Eliot Hurwitz | Great Expectations
In his new blog, Eliot Hurwitz reflects upon Barack Obama’s speech on race relations in America.
I’ve been wondering with great expectation, what kind of real
“conversation about race” Mr. Obama will now lead us into, following his
amazing speech a few weeks ago. As part of an interracial family
(my partner of 30 years is Asian, our son is now 20) I have a sense of
just how difficult, and important, this is. Even with our years of
“group process” training, progressive intention and common spiritual
practice, we (mostly me as the white, middle aged, well-employed,
ivy-league-educated, guy) are often sideswiped by persistent
unconsciousness of the effects of asymmetrical privilege and very
different histories. And in the community we live in, in Napa
California, with a hardscrabble blue-collar past (we were mostly the
bedroom for a big Naval shipyard that closed only a decade ago) and a
decidedly Hispanic future (our largest ethnic group in a decade more)
the racial tension just below our nouveau genteel wine country surface
is evident regularly in our local newspaper letters to the editor and
the more extensive blog postings on the paper’s web site. In fact, the
paper’s editor tells me that when some story or other even brushes
against one or another sensitive patch, the email pouch swells with
stuff that never even makes it online, it is so foul.

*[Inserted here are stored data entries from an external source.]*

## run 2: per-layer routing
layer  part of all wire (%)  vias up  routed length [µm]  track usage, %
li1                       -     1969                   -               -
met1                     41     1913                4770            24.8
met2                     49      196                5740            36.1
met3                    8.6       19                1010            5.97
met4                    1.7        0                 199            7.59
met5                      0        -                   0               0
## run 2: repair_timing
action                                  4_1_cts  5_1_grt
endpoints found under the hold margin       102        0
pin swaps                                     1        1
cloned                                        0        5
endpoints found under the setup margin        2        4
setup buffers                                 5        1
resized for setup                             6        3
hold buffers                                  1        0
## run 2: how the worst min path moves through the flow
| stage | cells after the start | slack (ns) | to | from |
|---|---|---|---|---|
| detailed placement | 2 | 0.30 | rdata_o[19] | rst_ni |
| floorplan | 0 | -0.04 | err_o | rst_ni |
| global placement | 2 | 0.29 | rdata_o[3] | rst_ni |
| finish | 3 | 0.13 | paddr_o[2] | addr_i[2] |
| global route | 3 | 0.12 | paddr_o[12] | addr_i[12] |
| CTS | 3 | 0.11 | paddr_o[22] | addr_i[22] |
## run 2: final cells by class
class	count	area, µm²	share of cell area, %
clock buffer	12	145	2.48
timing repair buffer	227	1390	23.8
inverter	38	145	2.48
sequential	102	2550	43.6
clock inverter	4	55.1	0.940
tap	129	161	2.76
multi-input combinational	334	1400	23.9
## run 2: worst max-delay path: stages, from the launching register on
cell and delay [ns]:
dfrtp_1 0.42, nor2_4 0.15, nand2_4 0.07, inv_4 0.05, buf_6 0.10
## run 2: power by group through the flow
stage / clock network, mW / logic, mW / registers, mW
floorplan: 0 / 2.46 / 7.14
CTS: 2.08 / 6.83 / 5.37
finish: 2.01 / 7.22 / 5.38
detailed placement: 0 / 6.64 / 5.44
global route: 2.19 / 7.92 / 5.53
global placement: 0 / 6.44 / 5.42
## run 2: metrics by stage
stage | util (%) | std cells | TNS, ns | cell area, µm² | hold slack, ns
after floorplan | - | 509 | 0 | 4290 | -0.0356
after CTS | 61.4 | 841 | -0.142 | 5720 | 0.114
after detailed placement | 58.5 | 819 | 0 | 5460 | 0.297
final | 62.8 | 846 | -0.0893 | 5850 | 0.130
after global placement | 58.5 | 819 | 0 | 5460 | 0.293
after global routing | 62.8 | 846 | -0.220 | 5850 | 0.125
File: src/rtl/stark_imul_wb_queue_pkg.sv
// Shared tag types for the integer-multiplier writeback queue.
package stark_imul_wb_queue_pkg;

  localparam int NROB_DEF = 32;

  typedef logic [8:0]                  pregno_t;
  typedef logic [5:0]                  aregno_t;
  typedef logic [NROB_DEF-1:0]         rob_bitmask_t;
  typedef logic [$clog2(NROB_DEF)-1:0] rob_ndx_t;

endpackage

File: src/rtl/stark_imul_wbq_credit.sv
// Issue credit for the non-stallable multiplier: counts issues still in the
// pipe and grants a new issue only if a queue slot is guaranteed for it.
module stark_imul_wbq_credit #(
  parameter int DEPTH = 4,
  parameter int LAT   = 3,
  parameter int CW    = $clog2(DEPTH) + 1
) (
  input  logic          clk,
  input  logic          rst,
  input  logic          issue,
  input  logic [CW-1:0] count,
  input  logic          pop,
  output logic          issue_ok
);

  logic [LAT-1:0] sr;
  logic [LAT-1:0] sr_next;
  logic [31:0]    inflight;
  logic [31:0]    used;
  logic [31:0]    limit;

  // An issue occupies the register from the cycle after it is accepted
  // until its result has been counted in the queue.
  always_comb begin
    sr_next    = sr << 1;
    sr_next[0] = issue;
    inflight   = '0;
    for (int i = 0; i < LAT; i++) inflight = inflight + 32'(sr[i]);
    used  = 32'(count) + inflight;
    limit = 32'(DEPTH) + 32'(pop);
  end

  assign issue_ok = ~rst & (used < limit);

  always_ff @(posedge clk) begin
    if (rst) sr <= '0;
    else     sr <= sr_next;
  end

endmodule
### src/rtl/chunked_cla_adder.sv
// Multi-cycle adder: one CHUNK-bit carry chain reused over WIDTH/CHUNK cycles.
// Chunks are processed LSB first; the carry between chunks lives in carry_q.
//
// state | meaning
// IDLE  | waiting for operands, in_ready high
// RUN   | adding chunk idx_q this cycle, carry from previous chunk in carry_q
// DONE  | result held on out_sum/out_cout until out_ready
`timescale 1ns/1ps

module chunked_cla_adder #(
    parameter int WIDTH = 20,
    parameter int CHUNK = 5
) (
    input  logic             clk,
    input  logic             rst_n,
    input  logic             in_valid,
    output logic             in_ready,
    input  logic [WIDTH-1:0] in_a,
    input  logic [WIDTH-1:0] in_b,
    input  logic             in_cin,
    output logic             out_valid,
    input  logic             out_ready,
    output logic [WIDTH-1:0] out_sum,
    output logic             out_cout,
    output logic             busy
);

    localparam int NCHUNK = WIDTH / CHUNK;
    localparam int IDXW   = (NCHUNK > 1) ? $clog2(NCHUNK) : 1;
    localparam logic [IDXW-1:0] LAST_IDX = IDXW'(NCHUNK - 1);

    if (CHUNK < 1 || (WIDTH % CHUNK) != 0) begin : g_bad_params
        $error("chunked_cla_adder: WIDTH (%0d) must be a multiple of CHUNK (%0d)", WIDTH, CHUNK);
    end

    typedef enum logic [1:0] {
        IDLE = 2'd0,
        RUN  = 2'd1,
        DONE = 2'd2
    } state_t;

    state_t            state_q, state_d;
    logic [IDXW-1:0]   idx_q, idx_d;
    logic              carry_q, carry_d;
    logic [WIDTH-1:0]  a_q, a_d;
    logic [WIDTH-1:0]  b_q, b_d;
    logic [WIDTH-1:0]  sum_q, sum_d;
    logic              cout_q, cout_d;

    logic [CHUNK-1:0]  a_chunk, b_chunk;
    logic [CHUNK-1:0]  g, p, sum_k;
    logic [CHUNK:0]    c;

    // Select the active chunk and run the generate/propagate ripple across it.
    always_comb begin
        a_chunk = '0;
        b_chunk = '0;
        for (int k = 0; k < NCHUNK; k++) begin
            if (idx_q == IDXW'(k)) begin
                a_chunk = a_q[k*CHUNK +: CHUNK];
                b_chunk = b_q[k*CHUNK +: CHUNK];
            end
        end
        g    = a_chunk & b_chunk;
        p    = a_chunk ^ b_chunk;
        c    = '0;
        c[0] = carry_q;
        for (int i = 0; i < CHUNK; i++) begin
            c[i+1] = g[i] | (p[i] & c[i]);
        end
        sum_k = p ^ c[CHUNK-1:0];
    end

    // Next-state: operand capture, per-chunk result write-back and handshakes.
    always_comb begin
        state_d = state_q;
        idx_d   = idx_q;
        carry_d = carry_q;
        a_d     = a_q;
        b_d     = b_q;
        sum_d   = sum_q;
        cout_d  = cout_q;
        case (state_q)
            IDLE: begin
                if (in_valid) begin
                    a_d     = in_a;
                    b_d     = in_b;
                    carry_d = in_cin;
                    idx_d   = '0;
                    sum_d   = '0;
                    cout_d  = 1'b0;
                    state_d = RUN;
                end
            end
            RUN: begin
                for (int k = 0; k < NCHUNK; k++) begin
                    if (idx_q == IDXW'(k)) begin
                        sum_d[k*CHUNK +: CHUNK] = sum_k;
                    end
                end
                carry_d = c[CHUNK];
                if (idx_q == LAST_IDX) begin
                    cout_d  = c[CHUNK];
                    idx_d   = '0;
                    state_d = DONE;
                end else begin
                    idx_d = idx_q + 1'b1;
                end
            end
            DONE: begin
                if (out_ready) begin
                    state_d = IDLE;
                end
            end
            default: state_d = IDLE;
        endcase
    end

    // State and datapath registers; reset aborts any operation in flight.
    always_ff @(posedge clk or negedge rst_n) begin
        if (!rst_n) begin
            state_q <= IDLE;
            idx_q   <= '0;
            carry_q <= 1'b0;
            a_q     <= '0;
            b_q     <= '0;
            sum_q   <= '0;
            cout_q  <= 1'b0;
        end else begin
            state_q <= state_d;
            idx_q   <= idx_d;
            carry_q <= carry_d;
            a_q     <= a_d;
            b_q     <= b_d;
            sum_q   <= sum_d;
            cout_q  <= cout_d;
        end
    end

    assign in_ready  = (state_q == IDLE);
    assign out_valid = (state_q == DONE);
    assign busy      = (state_q != IDLE);
    assign out_sum   = sum_q;
    assign out_cout  = cout_q;

endmodule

So it is good, and well done, to make an intelligent, finely felt,
closely observed, personally vulnerable, even courageous speech. But
leading our communities and families into and through this territory
will be far more important, and far more difficult. It will truly
require vast intelligence, feeling, careful observation, vulnerability
and courage. The collective gasp from the nation at this even modest
beginning is a sure sign of just how important this really is.
I am anxious about hopes raised and unmet. And I am thrilled by the
possibility of the challenge engaged. For now I wait with anticipation
Mr. Obama’s next move — I hope he has the opportunity to make it.
Eliot Hurwitz, editor of DharmaCafé‘s Sustainable Community section, is Program Manager for the Napa County Transportation and Planning Agency.
Eliot: Your Obama Expectations is a sensitive, concise, cogent, and compassionately written perspective that I know coordinates both your work and your thinking over the past decade that I’ve known you, your family, and your Bay Area community work in Marin, Napa.
For the past 3 years I have been consulting with Touro University California at Mare Island to expand and add a new campus to complement the existing 44 acre campus, where 1,200 graduate students now are enrolled. The largest number are attending the College of Osteopathic Medicine.
This past year I was a member of Class #1 of the newly formed Leadership Vallejo. I spent a year getting to better know “the mainland” .. and visit ed so many parts of Vallejo, that I had not taken much notice of during my first 2 years working on the Island and with an “island” mentality. When the City of Vallejo recently filed for Chapter 9 municipal bankruptcy, a much larger number of individuals and a larger part of the community was able to start looking forward to Vallejo becoming the Bay Area’s next University Town. The multi-racial and multi-ethnic resident population of all of Vallejo can see and are widely embracing the promise of Touro’s applications to start build ing the Touro Cancer Treatment Center utilizing the technology and expertise of both Siemens Medical Solutions and the newly established relationships between Touro and Heidelberg University, which were recently formalized.
There is lots to do .. and in the words of an engineering colleague of mine, who recently stated at a civic gathering: “It is time for the people who think that something can not be done, to just get out of the way of those who are now doing it.”
Rebuilding the community connections and essential human relationships between people now moving to Vallejo and other upscale populations of Napa (the City & the County)will soon start happening, because that is just what happens in any University town, especially the campus neighborhood (Mare Island). Keep up the deep intellectual digging and sharing observations.